File: config.mk
export PLATFORM = sky130hd
export DESIGN_NAME = sbsr_top
export DESIGN_NICKNAME = d
export VERILOG_FILES = /design/src/sbsr_pkg.sv /design/src/sbsr_flag.sv /design/src/sbsr_top.sv
export SDC_FILE = /design/constraint.sdc
export NUM_CORES = 1
export LEC_CHECK = 0
export ABC_AREA = 1
export BUFFER_PORTS_ARGS = -buffer_cell sky130_fd_sc_hd__buf_4
export CORE_UTILIZATION = 40
export DETAILED_ROUTE_END_ITERATION = 12
export PLACE_DENSITY = 0.76
export SYNTH_ARGS = -nofsm -noshare
export SYNTH_HDL_FRONTEND = slang
export SYNTH_SLANG_ARGS = --single-unit
File: constraint.sdc
create_clock -name sys_clk -period 2.3 [get_ports sys_clk]
set_input_delay 0.23 -clock sys_clk [delete_from_list [all_inputs] [get_ports sys_clk]]
set_output_delay 0.23 -clock sys_clk [all_outputs]
set_load 0.01 [all_outputs]
File: src/sbsr_pkg.sv
// Package for the status byte and service request block
package sbsr_pkg;
  // ----------------------------------------
  // Status byte field positions
  // ----------------------------------------
  localparam int SBSR_BIT_STATE = 0;
  localparam int SBSR_BIT_ADAPT = 2;
  localparam int SBSR_BIT_MAV = 4;
  localparam int SBSR_BIT_ESB = 5;
  localparam int SBSR_BIT_SUM = 6;
  localparam logic [7:0] SBSR_RSVD_MASK = 8'h8a;
  localparam logic [7:0] SBSR_ENABLE_RESET = 8'h00;
  localparam logic [7:0] SBSR_STATUS_RESET = 8'h00;
  localparam logic [7:0] SBSR_ENABLE_WMASK = 8'hbf;

  // ----------------------------------------
  // Carriers
  // ----------------------------------------
  typedef struct packed {
    logic std_event_enabled;
    logic queue_not_empty;
    logic value_adapted;
    logic state_enabled;
  } sbsr_events_t;

  typedef struct packed {
    logic query_read;
    logic poll_read;
    logic esr_clear;
    logic clear_all;
  } sbsr_access_t;

  typedef enum logic [1:0] {
    SBSR_IDLE = 2'b00,
    SBSR_REQUEST = 2'b01,
    SBSR_REPORTED = 2'b11
  } sbsr_state_t;
endpackage

File: src/sbsr_flag.sv
// Sticky flag with set priority over clear
`timescale 1ns/100ps
`default_nettype none
module sbsr_flag
  import sbsr_pkg::*;
(
  input wire logic sys_clk,
  input wire logic reset,
  input wire logic set,
  input wire logic clear,
  output logic flag
);
  logic next_flag;

  always_comb
  begin
    next_flag = flag;
    if (clear)
      next_flag = 1'b0;
    if (set)
      next_flag = 1'b1;
  end

  always_ff @(posedge sys_clk or posedge reset)
  begin
    if (reset)
      flag <= 1'b0;
    else
      flag <= next_flag;
  end
endmodule
`default_nettype wire

File: src/sbsr_top.sv
// Status byte summary and service request logic
`timescale 1ns/100ps
`default_nettype none
module sbsr_top
  import sbsr_pkg::*;
(
  input wire logic sys_clk,
  input wire logic reset,
  input wire sbsr_events_t events,
  input wire sbsr_access_t access,
  input wire logic enable_write,
  input wire logic [7:0] enable_wdata,
  output logic [7:0] enable_rdata,
  output logic [7:0] status_summary_byte,
  output logic [7:0] poll_byte,
  output logic service_request
);
  // ----------------------------------------
  // Sticky summary flags and the live message-available bit
  // ----------------------------------------
  logic esb;
  logic value_adapted_flag;
  logic internal_state_flag;
  logic mav;
  logic [7:0] enable_mask;
  logic [7:0] next_enable_mask;
  logic [7:0] summary_bits;
  logic mss;
  logic rqs;

  sbsr_flag u_esb
  (
    .sys_clk(sys_clk),
    .reset(reset),
    .set(events.std_event_enabled),
    .clear(access.esr_clear | access.clear_all),
    .flag(esb)
  );

  sbsr_flag u_value_adapted
  (
    .sys_clk(sys_clk),
    .reset(reset),
    .set(events.value_adapted),
    .clear(access.clear_all),
    .flag(value_adapted_flag)
  );

  sbsr_flag u_internal_state
  (
    .sys_clk(sys_clk),
    .reset(reset),
    .set(events.state_enabled),
    .clear(access.clear_all),
    .flag(internal_state_flag)
  );

  assign mav = events.queue_not_empty;

  // ----------------------------------------
  // Summary byte and enable mask
  // ----------------------------------------
  always_comb
  begin
    summary_bits = 8'h00;
    summary_bits[SBSR_BIT_STATE] = internal_state_flag;
    summary_bits[SBSR_BIT_ADAPT] = value_adapted_flag;
    summary_bits[SBSR_BIT_MAV] = mav;
    summary_bits[SBSR_BIT_ESB] = esb;
  end

  assign mss = |(summary_bits & enable_mask);

  always_comb
  begin
    next_enable_mask = enable_mask;
    if (enable_write)
      next_enable_mask = enable_wdata & SBSR_ENABLE_WMASK;
  end

  always_ff @(posedge sys_clk or posedge reset)
  begin
    if (reset)
      enable_mask <= SBSR_ENABLE_RESET;
    else
      enable_mask <= next_enable_mask;
  end

  // ----------------------------------------
  // Request-service state
  // ----------------------------------------
  sbsr_state_t state;
  sbsr_state_t next_state;

  always_comb
  begin
    next_state = state;
    unique case (state)
      SBSR_IDLE:
        if (mss)
          next_state = SBSR_REQUEST;
      SBSR_REQUEST:
        if (access.poll_read)
          next_state = SBSR_REPORTED;
        else if (!mss)
          next_state = SBSR_IDLE;
      SBSR_REPORTED:
        if (!mss)
          next_state = SBSR_IDLE;
      default:
        next_state = SBSR_IDLE;
    endcase
  end

  always_ff @(posedge sys_clk or posedge reset)
  begin
    if (reset)
      state <= SBSR_IDLE;
    else
      state <= next_state;
  end

  assign rqs = (state == SBSR_REQUEST);

  // ----------------------------------------
  // Registered outputs
  // ----------------------------------------
  logic [7:0] next_status;
  logic [7:0] next_poll;
  logic [7:0] next_enable_rd;

  always_comb
  begin
    next_status = status_summary_byte;
    next_poll = poll_byte;
    next_enable_rd = enable_mask;
    if (access.query_read)
    begin
      next_status = summary_bits & ~SBSR_RSVD_MASK;
      next_status[SBSR_BIT_SUM] = mss;
    end
    if (access.poll_read)
    begin
      next_poll = summary_bits & ~SBSR_RSVD_MASK;
      next_poll[SBSR_BIT_SUM] = rqs;
    end
  end

  always_ff @(posedge sys_clk or posedge reset)
  begin
    if (reset)
    begin
      status_summary_byte <= SBSR_STATUS_RESET;
      poll_byte <= SBSR_STATUS_RESET;
      enable_rdata <= SBSR_ENABLE_RESET;
      service_request <= 1'b0;
    end
    else
    begin
      status_summary_byte <= next_status;
      poll_byte <= next_poll;
      enable_rdata <= next_enable_rd;
      service_request <= mss;
    end
  end

  // ----------------------------------------
  // Checks
  // ----------------------------------------
  chk_query_summary: assert property (
    @(posedge sys_clk) disable iff (reset)
    access.query_read |=> status_summary_byte[SBSR_BIT_SUM] == $past(mss))
    else $error("query byte bit 6 not summary");
  chk_poll_request: assert property (
    @(posedge sys_clk) disable iff (reset)
    access.poll_read |=> poll_byte[SBSR_BIT_SUM] == $past(rqs))
    else $error("poll byte bit 6 not request");
  chk_summary_mask: assert property (
    @(posedge sys_clk) disable iff (reset)
    access.query_read |=> status_summary_byte[SBSR_BIT_SUM] ==
      |(status_summary_byte & $past(enable_mask)))
    else $error("summary mismatch");
  chk_esb_sets: assert property (
    @(posedge sys_clk) disable iff (reset)
    events.std_event_enabled |=> esb)
    else $error("event summary not set");
  chk_mav_follow: assert property (
    @(posedge sys_clk) disable iff (reset)
    access.query_read |=> status_summary_byte[SBSR_BIT_MAV] ==
      $past(events.queue_not_empty))
    else $error("message available wrong");
  chk_adapted_sets: assert property (
    @(posedge sys_clk) disable iff (reset)
    events.value_adapted |=> value_adapted_flag)
    else $error("value adapted not set");
  chk_state_sets: assert property (
    @(posedge sys_clk) disable iff (reset)
    events.state_enabled |=> internal_state_flag)
    else $error("internal state not set");
  chk_reserved_zero: assert property (
    @(posedge sys_clk) disable iff (reset)
    (status_summary_byte & SBSR_RSVD_MASK) == 8'h00 &&
      (poll_byte & SBSR_RSVD_MASK) == 8'h00)
    else $error("reserved bits set");
  chk_mask_bit6: assert property (
    @(posedge sys_clk) disable iff (reset)
    enable_write ##1 !enable_write |=>
      enable_rdata == ($past(enable_wdata, 2) & SBSR_ENABLE_WMASK))
    else $error("enable mask readback wrong");
  chk_srq_follow: assert property (
    @(posedge sys_clk) disable iff (reset)
    service_request == $past(mss))
    else $error("service request missing");
  chk_rqs_cleared: assert property (
    @(posedge sys_clk) disable iff (reset)
    (rqs && access.poll_read) |=> !rqs)
    else $error("request not cleared by poll");

  cov_poll_request: cover property (@(posedge sys_clk) disable iff (reset)
    rqs && access.poll_read);
  cov_query_read: cover property (@(posedge sys_clk) disable iff (reset)
    access.query_read && mss);
  cov_set_clear: cover property (@(posedge sys_clk) disable iff (reset)
    events.std_event_enabled && access.esr_clear);
endmodule
`default_nettype wire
++++++++
Task: Take from the material above the lines running from the one with "localparam logic [7:0] SBSR_RSVD_MASK" through the one with "File: src/sbsr_flag.sv", and repeat them exactly, with nothing else.

Expected output:
  localparam logic [7:0] SBSR_RSVD_MASK = 8'h8a;
  localparam logic [7:0] SBSR_ENABLE_RESET = 8'h00;
  localparam logic [7:0] SBSR_STATUS_RESET = 8'h00;
  localparam logic [7:0] SBSR_ENABLE_WMASK = 8'hbf;

  // ----------------------------------------
  // Carriers
  // ----------------------------------------
  typedef struct packed {
    logic std_event_enabled;
    logic queue_not_empty;
    logic value_adapted;
    logic state_enabled;
  } sbsr_events_t;

  typedef struct packed {
    logic query_read;
    logic poll_read;
    logic esr_clear;
    logic clear_all;
  } sbsr_access_t;

  typedef enum logic [1:0] {
    SBSR_IDLE = 2'b00,
    SBSR_REQUEST = 2'b01,
    SBSR_REPORTED = 2'b11
  } sbsr_state_t;
endpackage

File: src/sbsr_flag.sv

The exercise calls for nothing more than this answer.